Merve Engin Hacettepe’de okuduğu sırada tanışıyor Antonio Fava’yla. Üniversite bittikten sonra da soluğu İtalya’da alıyor ve bu kez Fava’nın okuluna devam ediyor. 2006 – 2010 yılları arasında önce Milano’da daha sonra Amerika’nın çeşitli kentlerinde birlikte oyunlar oynuyor, atölye çalışmaları yapıyorlar usta ile çırak. 2010’da Türkiye’ye dönüyor Engin. Bir süre Talimhane Tiyatrosu’nda prodüksiyonda çalışıyor, ama bir yandan sahneye çıkmak arzusu galebe çalıyor. Ekip kurma çabaları sonuç vermeyince tek başına atıyor kendini tiyatro sahnesine. Hocası Fava’yı davet ediyor İstanbul’a ve de “Kıyıya Oturmanın Böylesi” çıkıyor ortaya…

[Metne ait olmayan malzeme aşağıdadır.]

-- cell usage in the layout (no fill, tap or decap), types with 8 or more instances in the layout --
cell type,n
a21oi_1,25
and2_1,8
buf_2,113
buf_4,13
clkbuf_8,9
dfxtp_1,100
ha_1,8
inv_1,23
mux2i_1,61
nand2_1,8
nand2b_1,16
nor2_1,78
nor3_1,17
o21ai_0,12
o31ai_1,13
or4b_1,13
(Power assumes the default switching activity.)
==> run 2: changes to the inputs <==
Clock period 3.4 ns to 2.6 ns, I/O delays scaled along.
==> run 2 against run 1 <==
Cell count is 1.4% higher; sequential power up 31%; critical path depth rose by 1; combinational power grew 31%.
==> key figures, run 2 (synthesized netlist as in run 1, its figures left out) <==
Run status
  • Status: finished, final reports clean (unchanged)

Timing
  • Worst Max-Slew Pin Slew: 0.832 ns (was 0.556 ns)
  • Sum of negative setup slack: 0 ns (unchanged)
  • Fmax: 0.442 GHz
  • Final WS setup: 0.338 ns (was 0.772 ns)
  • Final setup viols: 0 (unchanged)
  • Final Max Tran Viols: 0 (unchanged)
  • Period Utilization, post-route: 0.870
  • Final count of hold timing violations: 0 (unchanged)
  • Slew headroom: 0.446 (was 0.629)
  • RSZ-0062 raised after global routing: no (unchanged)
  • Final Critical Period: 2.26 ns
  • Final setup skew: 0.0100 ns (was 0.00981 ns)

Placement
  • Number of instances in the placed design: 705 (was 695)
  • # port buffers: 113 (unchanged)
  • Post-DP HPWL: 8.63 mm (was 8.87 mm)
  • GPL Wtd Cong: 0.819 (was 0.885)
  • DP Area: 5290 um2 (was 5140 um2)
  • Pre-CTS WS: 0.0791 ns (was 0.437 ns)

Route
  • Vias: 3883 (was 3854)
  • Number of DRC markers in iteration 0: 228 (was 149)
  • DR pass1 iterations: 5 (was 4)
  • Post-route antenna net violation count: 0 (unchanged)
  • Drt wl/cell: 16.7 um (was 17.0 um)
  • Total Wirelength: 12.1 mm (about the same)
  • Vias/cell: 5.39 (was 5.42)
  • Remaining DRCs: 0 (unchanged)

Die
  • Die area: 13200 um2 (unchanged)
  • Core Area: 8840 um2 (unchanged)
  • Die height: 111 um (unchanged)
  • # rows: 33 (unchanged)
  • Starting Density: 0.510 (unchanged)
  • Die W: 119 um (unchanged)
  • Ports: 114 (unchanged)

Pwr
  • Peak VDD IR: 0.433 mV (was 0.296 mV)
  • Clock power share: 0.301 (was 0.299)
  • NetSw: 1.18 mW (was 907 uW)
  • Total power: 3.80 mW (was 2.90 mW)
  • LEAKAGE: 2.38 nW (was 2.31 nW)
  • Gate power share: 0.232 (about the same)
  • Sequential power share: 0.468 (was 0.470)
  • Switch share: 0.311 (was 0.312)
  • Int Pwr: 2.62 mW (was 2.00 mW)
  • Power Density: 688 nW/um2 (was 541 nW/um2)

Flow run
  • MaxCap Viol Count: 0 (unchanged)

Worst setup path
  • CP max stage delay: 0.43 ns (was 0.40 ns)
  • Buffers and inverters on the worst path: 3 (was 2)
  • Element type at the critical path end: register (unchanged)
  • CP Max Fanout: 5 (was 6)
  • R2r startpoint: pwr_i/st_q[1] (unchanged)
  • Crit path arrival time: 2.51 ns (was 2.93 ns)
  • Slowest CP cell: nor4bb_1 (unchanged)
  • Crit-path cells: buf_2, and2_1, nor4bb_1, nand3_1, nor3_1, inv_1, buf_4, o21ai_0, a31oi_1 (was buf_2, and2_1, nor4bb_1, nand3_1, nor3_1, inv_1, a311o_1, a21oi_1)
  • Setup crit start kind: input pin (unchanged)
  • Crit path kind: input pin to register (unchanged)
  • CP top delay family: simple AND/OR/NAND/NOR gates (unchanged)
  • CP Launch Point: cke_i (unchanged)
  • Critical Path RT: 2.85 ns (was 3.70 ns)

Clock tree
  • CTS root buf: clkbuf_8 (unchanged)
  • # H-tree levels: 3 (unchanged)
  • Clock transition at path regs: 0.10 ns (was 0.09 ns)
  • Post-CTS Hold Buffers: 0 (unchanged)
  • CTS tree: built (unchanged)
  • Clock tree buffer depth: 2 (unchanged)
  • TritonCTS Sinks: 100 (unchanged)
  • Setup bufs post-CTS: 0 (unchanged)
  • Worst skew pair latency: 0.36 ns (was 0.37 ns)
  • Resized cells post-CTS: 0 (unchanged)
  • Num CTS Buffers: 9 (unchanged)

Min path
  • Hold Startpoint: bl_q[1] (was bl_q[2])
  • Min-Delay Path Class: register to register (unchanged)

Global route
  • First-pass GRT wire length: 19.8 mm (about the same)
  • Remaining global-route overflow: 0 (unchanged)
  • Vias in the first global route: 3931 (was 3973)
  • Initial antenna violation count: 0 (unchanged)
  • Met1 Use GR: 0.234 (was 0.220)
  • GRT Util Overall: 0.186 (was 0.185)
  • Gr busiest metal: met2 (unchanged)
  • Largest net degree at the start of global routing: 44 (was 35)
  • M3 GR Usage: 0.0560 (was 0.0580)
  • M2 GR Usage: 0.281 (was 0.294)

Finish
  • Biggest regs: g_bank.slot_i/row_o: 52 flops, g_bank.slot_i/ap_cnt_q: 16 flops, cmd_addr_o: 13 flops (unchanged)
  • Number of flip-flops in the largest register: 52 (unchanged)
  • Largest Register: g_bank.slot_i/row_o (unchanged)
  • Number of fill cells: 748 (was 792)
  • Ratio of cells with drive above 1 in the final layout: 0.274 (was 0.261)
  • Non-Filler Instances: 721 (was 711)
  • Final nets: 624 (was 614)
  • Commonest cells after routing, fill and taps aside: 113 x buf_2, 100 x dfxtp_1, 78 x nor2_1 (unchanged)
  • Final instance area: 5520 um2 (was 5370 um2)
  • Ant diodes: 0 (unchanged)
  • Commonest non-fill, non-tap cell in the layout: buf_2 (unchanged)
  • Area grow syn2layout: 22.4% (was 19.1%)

Geçen günlerde Commedia Dell’arte üstüne konuştuk biraz. “İtalyan Commedia Dell’arte ustaları bu geleneği sürdürmekte kararlı. Sürekli araştırmalar yapılıyor. Temel öğelere dokunulmaksızın yeni tipler yaratılıyor. Dünyanın neresine giderseniz gidin, ‘commedia’ tiplerinin evrenselliği ile karşılaşırsınız. Bu tiplerin sınırları çizilmiş yaşamları, hayattaki duruşları ve de yetenekleri o kadar keskindir ki, nesillerden nesillere bozulmadan aktarılır. Nerede durursanız durun. Size sizi anlatmayı başarabilecektir.” Günümüzde Commedia Dell’arte ve Ortaoyunu kıyaslandığında ortaya çıkan ise bilinen bir gerçek. Bu anlamda, Merve Engin’in ortaoyunu ya da geleneksel tiyatromuz bağlamında bugünü kastederek yaptığı “savunulmamış yitik bir tiyatro” yorumu yanlış değil.

Kaplumbağalar ve Sinekler

Ve şimdi repertuvarına iki yeni oyun katarak devam ediyor çalışmalarına Merve Engin: Bunlardan biri; kendi yazdığı ve de başta yakından tanıdığımız Nilgün Kurt, Asu Maro olmak üzere, Uğur Demirpehlivanlı, Nur Can Kara, Mine Söğüt, Aylin Alveren, Arda Çetinkaya tarafından desteklenen “Kaplumbağalar Şişmanlamazlar Çünkü Kabukları Vardır” adlı tek kişilik gösteri. Genç kızlık halleri, annelik halleri, yılgınlık, pişmanlık, kızgınlık, kırgınlık halleri… Rahat konuşuyor, anlatıyor, seyirciyle diyalog kuruyor, güldürüyor… Bana kabareyi anımsattı. Tabii ki kabare türündeki o kıvrak sosyal içeriği, toplumsal eleştiriyi de zaman içinde gerçekleştireceği yeni çalışmalarında kolaylıkla yakalayacaktır.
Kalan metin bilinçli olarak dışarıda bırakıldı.